■ TASK INSTRUCTIONS: Would you please transcribe, exactly as written, the lines of the entries below starting at the one that holds "state_q) && (state_d != PH_IDLE);" and ending at the one that holds "output wire logic [$bits(bus_i.window_idx)-1:0]", both included?

Dataset entries
◆ ◆ ◆ ◆ ◆ ◆ ◆

[src/rtl/multi_delay_timer_if.sv]
// Bundle of per-channel start/cancel/delay requests and timer status flags.
// The master drives requests and the slave (the timer) drives status.
interface multi_delay_timer_if #(
  parameter int NUM_CH = 4,
  parameter int UNIT_W = 8
);
  logic [NUM_CH-1:0]        start;
  logic [NUM_CH-1:0]        cancel;
  logic [NUM_CH*UNIT_W-1:0] units;
  logic [NUM_CH-1:0]        enable;
  logic [NUM_CH-1:0]        busy;
  logic                     any_busy;
  logic [NUM_CH-1:0]        reject;
  logic [NUM_CH*UNIT_W-1:0] remaining;

  modport master (
    output start, cancel, units,
    input  enable, busy, any_busy, reject, remaining
  );

  modport slave (
    input  start, cancel, units,
    output enable, busy, any_busy, reject, remaining
  );
endinterface

[src/rtl/multi_delay_timer.sv]
// Bank of independent delay timers; each channel counts a captured number of
// "minutes" of TICKS_PER_UNIT clocks and pulses enable in its final cycle.
module multi_delay_timer #(
  parameter int NUM_CH         = 4,
  parameter int UNIT_W         = 8,
  parameter int TICKS_PER_UNIT = 12500000,
  parameter int EXCLUSIVE      = 0
) (
  input logic clk,
  input logic reset,
  multi_delay_timer_if.slave bus
);

  localparam int PW = (TICKS_PER_UNIT > 1) ? $clog2(TICKS_PER_UNIT) : 1;
  localparam logic [PW-1:0] PRE_MAX = PW'(TICKS_PER_UNIT - 1);

  localparam logic [0:0] IDLE = 1'b0;
  localparam logic [0:0] RUN  = 1'b1;

  logic [NUM_CH-1:0]        want;
  logic [NUM_CH-1:0]        grant;
  logic [NUM_CH-1:0]        busy_w;
  logic [NUM_CH-1:0]        enable_w;
  logic [NUM_CH-1:0]        reject_w;
  logic [NUM_CH*UNIT_W-1:0] remaining_w;

  // In exclusive mode nothing starts while any channel is busy (its enable
  // cycle included), and the lowest requesting index wins the arbitration.
  always_comb begin
    grant = want;
    if (EXCLUSIVE != 0) begin
      grant = (|busy_w) ? '0 : (want & (~want + NUM_CH'(1)));
    end
  end

  genvar i;
  generate
    for (i = 0; i < NUM_CH; i++) begin : g_ch
      logic [0:0]        state;
      logic [PW-1:0]     pres;
      logic [UNIT_W-1:0] cnt;
      logic              rej;
      logic [UNIT_W-1:0] unit_in;
      logic              wrap;
      logic              last;

      assign unit_in = bus.units[i*UNIT_W +: UNIT_W];
      assign want[i] = (state == IDLE) && bus.start[i] && !bus.cancel[i] &&
                       (unit_in != '0);
      assign wrap    = (pres == PRE_MAX);
      assign last    = (state == RUN) && wrap && (cnt == UNIT_W'(1));

      assign busy_w[i]                        = (state == RUN);
      assign enable_w[i]                      = last;
      assign reject_w[i]                      = rej;
      assign remaining_w[i*UNIT_W +: UNIT_W]  = cnt;

      // A refused start is any idle, uncancelled request that was not granted,
      // whether for a zero delay or for losing exclusive arbitration.
      always_ff @(posedge clk or posedge reset) begin
        if (reset) begin
          state <= IDLE;
          pres  <= '0;
          cnt   <= '0;
          rej   <= 1'b0;
        end else begin
          rej <= (state == IDLE) && bus.start[i] && !bus.cancel[i] && !grant[i];
          if (state == IDLE) begin
            if (grant[i]) begin
              state <= RUN;
              pres  <= '0;
              cnt   <= unit_in;
            end
          end else if (bus.cancel[i] || last) begin
            state <= IDLE;
            pres  <= '0;
            cnt   <= '0;
          end else if (wrap) begin
            pres <= '0;
            if (cnt != '0) cnt <= cnt - UNIT_W'(1);
          end else begin
            pres <= pres + PW'(1);
          end
        end
      end
    end
  endgenerate

  assign bus.busy      = busy_w;
  assign bus.any_busy  = |busy_w;
  assign bus.enable    = enable_w;
  assign bus.reject    = reject_w;
  assign bus.remaining = remaining_w;

endmodule
===== config.mk =====
export PLATFORM = sky130hd
export DESIGN_NAME = window_sequencer_flat
export DESIGN_NICKNAME = d
export VERILOG_FILES = /design/src/rtl/diod_pkg.sv /design/src/rtl/window_sequencer_if.sv /design/src/rtl/window_sequencer_timer.sv /design/src/rtl/window_sequencer.sv /design/src/flat_wrapper.sv
export SDC_FILE = /design/constraint.sdc
export NUM_CORES = 1
export LEC_CHECK = 0
export BUFFER_PORTS_ARGS = -buffer_cell sky130_fd_sc_hd__buf_2
export CORE_MARGIN = 3
export CORE_UTILIZATION = 50
export DETAILED_ROUTE_END_ITERATION = 12
export PLACE_DENSITY = 0.72
export SYNTH_ARGS = -nofsm -noshare
export SYNTH_HDL_FRONTEND = slang
export SYNTH_SLANG_ARGS = --single-unit

===== constraint.sdc =====
create_clock -name clk -period 4.98 [get_ports clk]
set_clock_uncertainty 0.15 [all_clocks]
set_input_delay 0.498 -clock clk [delete_from_list [all_inputs] [get_ports clk]]
set_output_delay 0.498 -clock clk [all_outputs]
set_load 0.05 [all_outputs]

===== src/rtl/diod_pkg.sv =====
// Shared encodings and timing helpers for the diode window sequencer.
package diod_pkg;

    typedef enum logic [1:0] {
        MODE_ENABLE    = 2'b00,
        MODE_CALIBRATE = 2'b01,
        MODE_TEST      = 2'b10,
        MODE_RSVD      = 2'b11
    } mode_e;

    typedef enum logic [2:0] {
        PH_IDLE     = 3'd0,
        PH_SEND     = 3'd1,
        PH_INCREASE = 3'd2,
        PH_PAUSE    = 3'd3,
        PH_LISTEN   = 3'd4,
        PH_DONE     = 3'd5
    } phase_e;

    localparam int TEST_WINDOWS = 1;

    function automatic int us_to_cycles(input int us, input int clk_freq_mhz);
        return us * clk_freq_mhz;
    endfunction

endpackage


===== src/rtl/window_sequencer_if.sv =====
// Control/status bundle between a run requester and the window sequencer.
interface window_sequencer_if #(
    parameter int WIN_W = 8
);
    logic             start;
    logic [1:0]       mode;
    logic             abort;
    logic             busy;
    logic             done;
    logic             err;
    logic [2:0]       phase;
    logic [WIN_W-1:0] window_idx;
    logic             phase_start;
    logic             lfd_off;
    logic             lfd_on;
    logic             pause_action;

    modport master (
        output start, mode, abort,
        input  busy, done, err, phase, window_idx, phase_start,
               lfd_off, lfd_on, pause_action
    );

    modport slave (
        input  start, mode, abort,
        output busy, done, err, phase, window_idx, phase_start,
               lfd_off, lfd_on, pause_action
    );
endinterface


===== src/rtl/window_sequencer_timer.sv =====
// Loadable down-counter that holds at zero; tc_o flags the last cycle of a phase.
module phase_timer #(
    parameter int CNT_W = 16
) (
    input  logic             clk,
    input  logic             rst,
    input  logic             load_i,
    input  logic [CNT_W-1:0] load_val_i,
    output logic             tc_o
);
    logic [CNT_W-1:0] cnt_q, cnt_d;

    always_comb begin
        cnt_d = cnt_q;
        if (load_i) begin
            cnt_d = load_val_i;
        end else if (cnt_q != '0) begin
            cnt_d = cnt_q - 1'b1;
        end
    end

    always_ff @(posedge clk) begin
        if (rst) begin
            cnt_q <= '0;
        end else begin
            cnt_q <= cnt_d;
        end
    end

    assign tc_o = (cnt_q == '0);
endmodule


===== src/rtl/window_sequencer.sv =====
// Runs N measurement windows (SEND, INCREASE, PAUSE, LISTEN) for the latched
// mode and drives phase status plus the LFD/calibration strobes; all outputs registered.
module window_sequencer
    import diod_pkg::*;
#(
    parameter int CLK_FREQ_MHZ   = 50,
    parameter int SEND_US        = 30,
    parameter int INCREASE_US    = 350,
    parameter int PAUSE_US       = 5,
    parameter int LISTEN_US      = 115,
    parameter int CNT_W          = 16,
    parameter int WIN_W          = 8,
    parameter int ENABLE_WINDOWS = 3,
    parameter int CALIB_WINDOWS  = 20
) (
    input  logic               clk,
    input  logic               rst,
    window_sequencer_if.slave  bus
);
    localparam int     C_SEND     = us_to_cycles(SEND_US, CLK_FREQ_MHZ);
    localparam int     C_INCREASE = us_to_cycles(INCREASE_US, CLK_FREQ_MHZ);
    localparam int     C_PAUSE    = us_to_cycles(PAUSE_US, CLK_FREQ_MHZ);
    localparam int     C_LISTEN   = us_to_cycles(LISTEN_US, CLK_FREQ_MHZ);
    localparam longint CNT_MAX    = (64'd1 << CNT_W) - 1;
    localparam longint WIN_MAX    = (64'd1 << WIN_W) - 1;

    if (C_SEND < 1 || C_SEND > CNT_MAX || C_INCREASE < 1 || C_INCREASE > CNT_MAX ||
        C_PAUSE < 1 || C_PAUSE > CNT_MAX || C_LISTEN < 1 || C_LISTEN > CNT_MAX) begin : g_bad_phase
        $error("window_sequencer: phase cycle count outside 1..2^CNT_W-1");
    end

    if (ENABLE_WINDOWS < 1 || ENABLE_WINDOWS > WIN_MAX ||
        CALIB_WINDOWS < 1 || CALIB_WINDOWS > WIN_MAX) begin : g_bad_win
        $error("window_sequencer: window count outside 1..2^WIN_W-1");
    end

    function automatic logic [WIN_W-1:0] windows_for(input mode_e m);
        case (m)
            MODE_CALIBRATE: return WIN_W'(CALIB_WINDOWS);
            MODE_TEST:      return WIN_W'(TEST_WINDOWS);
            default:        return WIN_W'(ENABLE_WINDOWS);
        endcase
    endfunction

    phase_e           state_q, state_d;
    mode_e            mode_q, mode_d;
    logic [WIN_W-1:0] win_q, win_d;
    logic [WIN_W-1:0] count_q, count_d;
    logic             timer_load;
    logic [CNT_W-1:0] timer_val;
    logic             timer_tc;

    logic busy_q, busy_d;
    logic done_q, done_d;
    logic err_q, err_d;
    logic phase_start_q, phase_start_d;
    logic lfd_off_q, lfd_off_d;
    logic lfd_on_q, lfd_on_d;
    logic pause_action_q, pause_action_d;

    phase_timer #(.CNT_W(CNT_W)) u_timer (
        .clk        (clk),
        .rst        (rst),
        .load_i     (timer_load),
        .load_val_i (timer_val),
        .tc_o       (timer_tc)
    );

    always_ff @(posedge clk) begin
        if (rst) begin
            state_q        <= PH_IDLE;
            mode_q         <= MODE_ENABLE;
            win_q          <= '0;
            count_q        <= '0;
            busy_q         <= 1'b0;
            done_q         <= 1'b0;
            err_q          <= 1'b0;
            phase_start_q  <= 1'b0;
            lfd_off_q      <= 1'b0;
            lfd_on_q       <= 1'b0;
            pause_action_q <= 1'b0;
        end else begin
            state_q        <= state_d;
            mode_q         <= mode_d;
            win_q          <= win_d;
            count_q        <= count_d;
            busy_q         <= busy_d;
            done_q         <= done_d;
            err_q          <= err_d;
            phase_start_q  <= phase_start_d;
            lfd_off_q      <= lfd_off_d;
            lfd_on_q       <= lfd_on_d;
            pause_action_q <= pause_action_d;
        end
    end

    always_comb begin
        state_d = state_q;
        mode_d  = mode_q;
        win_d   = win_q;
        count_d = count_q;
        err_d   = 1'b0;
        unique case (state_q)
            PH_IDLE: begin
                if (bus.start) begin
                    if (mode_e'(bus.mode) == MODE_RSVD) begin
                        err_d = 1'b1;
                    end else begin
                        state_d = PH_SEND;
                        mode_d  = mode_e'(bus.mode);
                        count_d = windows_for(mode_e'(bus.mode));
                        win_d   = '0;
                    end
                end
            end
            PH_SEND:     if (timer_tc) state_d = PH_INCREASE;
            PH_INCREASE: if (timer_tc) state_d = PH_PAUSE;
            PH_PAUSE:    if (timer_tc) state_d = PH_LISTEN;
            PH_LISTEN: begin
                if (timer_tc) begin
                    if (win_q == count_q - 1'b1) begin
                        state_d = PH_DONE;
                    end else begin
                        state_d = PH_SEND;
                        win_d   = win_q + 1'b1;
                    end
                end
            end
            PH_DONE: state_d = PH_IDLE;
            default: state_d = PH_IDLE;
        endcase
        // Abort overrides any phase progress; start is only looked at in IDLE.
        if (state_q != PH_IDLE && bus.abort) begin
            state_d = PH_IDLE;
        end
        if (state_d == PH_IDLE) begin
            win_d = '0;
        end

        timer_load = (state_d != state_q) &&
                     (state_d inside {PH_SEND, PH_INCREASE, PH_PAUSE, PH_LISTEN});
        case (state_d)
            PH_SEND:     timer_val = CNT_W'(C_SEND - 1);
            PH_INCREASE: timer_val = CNT_W'(C_INCREASE - 1);
            PH_PAUSE:    timer_val = CNT_W'(C_PAUSE - 1);
            PH_LISTEN:   timer_val = CNT_W'(C_LISTEN - 1);
            default:     timer_val = '0;
        endcase
    end

    always_comb begin
        busy_d         = (state_d != PH_IDLE);
        done_d         = (state_d == PH_DONE);
        phase_start_d  = (state_d != state_q) && (state_d != PH_IDLE);
        lfd_off_d      = (state_d == PH_SEND) && (mode_d == MODE_CALIBRATE);
        lfd_on_d       = (state_d == PH_DONE) && (mode_d == MODE_CALIBRATE);
        pause_action_d = (state_d == PH_PAUSE) && (state_q != PH_PAUSE) &&
                         (mode_d == MODE_CALIBRATE);
    end

    assign bus.busy         = busy_q;
    assign bus.done         = done_q;
    assign bus.err          = err_q;
    assign bus.phase        = state_q;
    assign bus.window_idx   = win_q;
    assign bus.phase_start  = phase_start_q;
    assign bus.lfd_off      = lfd_off_q;
    assign bus.lfd_on       = lfd_on_q;
    assign bus.pause_action = pause_action_q;
endmodule


===== src/flat_wrapper.sv =====
// flat-port wrapper written by rule: the top's interface ports become plain ports
module window_sequencer_flat import diod_pkg::*;
#(
    parameter int CLK_FREQ_MHZ   = 50,
    parameter int SEND_US        = 30,
    parameter int INCREASE_US    = 350,
    parameter int PAUSE_US       = 5,
    parameter int LISTEN_US      = 115,
    parameter int CNT_W          = 16,
    parameter int WIN_W          = 8,
    parameter int ENABLE_WINDOWS = 3,
    parameter int CALIB_WINDOWS  = 20
)
  (clk, rst, bus_start, bus_mode, bus_abort, bus_busy, bus_done, bus_err, bus_phase, bus_window_idx, bus_phase_start, bus_lfd_off, bus_lfd_on, bus_pause_action);
  window_sequencer_if #(.WIN_W(WIN_W)) bus_i ();
  input  logic clk;
  input  logic rst;
  input wire logic [$bits(bus_i.start)-1:0] bus_start;
  input wire logic [$bits(bus_i.mode)-1:0] bus_mode;
  input wire logic [$bits(bus_i.abort)-1:0] bus_abort;
  output wire logic [$bits(bus_i.busy)-1:0] bus_busy;
  output wire logic [$bits(bus_i.done)-1:0] bus_done;
  output wire logic [$bits(bus_i.err)-1:0] bus_err;
  output wire logic [$bits(bus_i.phase)-1:0] bus_phase;
  output wire logic [$bits(bus_i.window_idx)-1:0] bus_window_idx;
  output wire logic [$bits(bus_i.phase_start)-1:0] bus_phase_start;
  output wire logic [$bits(bus_i.lfd_off)-1:0] bus_lfd_off;
  output wire logic [$bits(bus_i.lfd_on)-1:0] bus_lfd_on;
  output wire logic [$bits(bus_i.pause_action)-1:0] bus_pause_action;
  assign bus_i.start = bus_start;
  assign bus_i.mode = bus_mode;
  assign bus_i.abort = bus_abort;
  assign bus_busy = bus_i.busy;
  assign bus_done = bus_i.done;
  assign bus_err = bus_i.err;
  assign bus_phase = bus_i.phase;
  assign bus_window_idx = bus_i.window_idx;
  assign bus_phase_start = bus_i.phase_start;
  assign bus_lfd_off = bus_i.lfd_off;
  assign bus_lfd_on = bus_i.lfd_on;
  assign bus_pause_action = bus_i.pause_action;
  window_sequencer #(.CLK_FREQ_MHZ(CLK_FREQ_MHZ), .SEND_US(SEND_US), .INCREASE_US(INCREASE_US), .PAUSE_US(PAUSE_US), .LISTEN_US(LISTEN_US), .CNT_W(CNT_W), .WIN_W(WIN_W), .ENABLE_WINDOWS(ENABLE_WINDOWS), .CALIB_WINDOWS(CALIB_WINDOWS)) u_core (.clk(clk), .rst(rst), .bus(bus_i));
endmodule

◆ ◆ ◆ ◆ ◆ ◆ ◆

■ SOLUTION FOR THIS TASK:
        phase_start_d  = (state_d != state_q) && (state_d != PH_IDLE);
        lfd_off_d      = (state_d == PH_SEND) && (mode_d == MODE_CALIBRATE);
        lfd_on_d       = (state_d == PH_DONE) && (mode_d == MODE_CALIBRATE);
        pause_action_d = (state_d == PH_PAUSE) && (state_q != PH_PAUSE) &&
                         (mode_d == MODE_CALIBRATE);
    end

    assign bus.busy         = busy_q;
    assign bus.done         = done_q;
    assign bus.err          = err_q;
    assign bus.phase        = state_q;
    assign bus.window_idx   = win_q;
    assign bus.phase_start  = phase_start_q;
    assign bus.lfd_off      = lfd_off_q;
    assign bus.lfd_on       = lfd_on_q;
    assign bus.pause_action = pause_action_q;
endmodule


===== src/flat_wrapper.sv =====
// flat-port wrapper written by rule: the top's interface ports become plain ports
module window_sequencer_flat import diod_pkg::*;
#(
    parameter int CLK_FREQ_MHZ   = 50,
    parameter int SEND_US        = 30,
    parameter int INCREASE_US    = 350,
    parameter int PAUSE_US       = 5,
    parameter int LISTEN_US      = 115,
    parameter int CNT_W          = 16,
    parameter int WIN_W          = 8,
    parameter int ENABLE_WINDOWS = 3,
    parameter int CALIB_WINDOWS  = 20
)
  (clk, rst, bus_start, bus_mode, bus_abort, bus_busy, bus_done, bus_err, bus_phase, bus_window_idx, bus_phase_start, bus_lfd_off, bus_lfd_on, bus_pause_action);
  window_sequencer_if #(.WIN_W(WIN_W)) bus_i ();
  input  logic clk;
  input  logic rst;
  input wire logic [$bits(bus_i.start)-1:0] bus_start;
  input wire logic [$bits(bus_i.mode)-1:0] bus_mode;
  input wire logic [$bits(bus_i.abort)-1:0] bus_abort;
  output wire logic [$bits(bus_i.busy)-1:0] bus_busy;
  output wire logic [$bits(bus_i.done)-1:0] bus_done;
  output wire logic [$bits(bus_i.err)-1:0] bus_err;
  output wire logic [$bits(bus_i.phase)-1:0] bus_phase;
  output wire logic [$bits(bus_i.window_idx)-1:0] bus_window_idx;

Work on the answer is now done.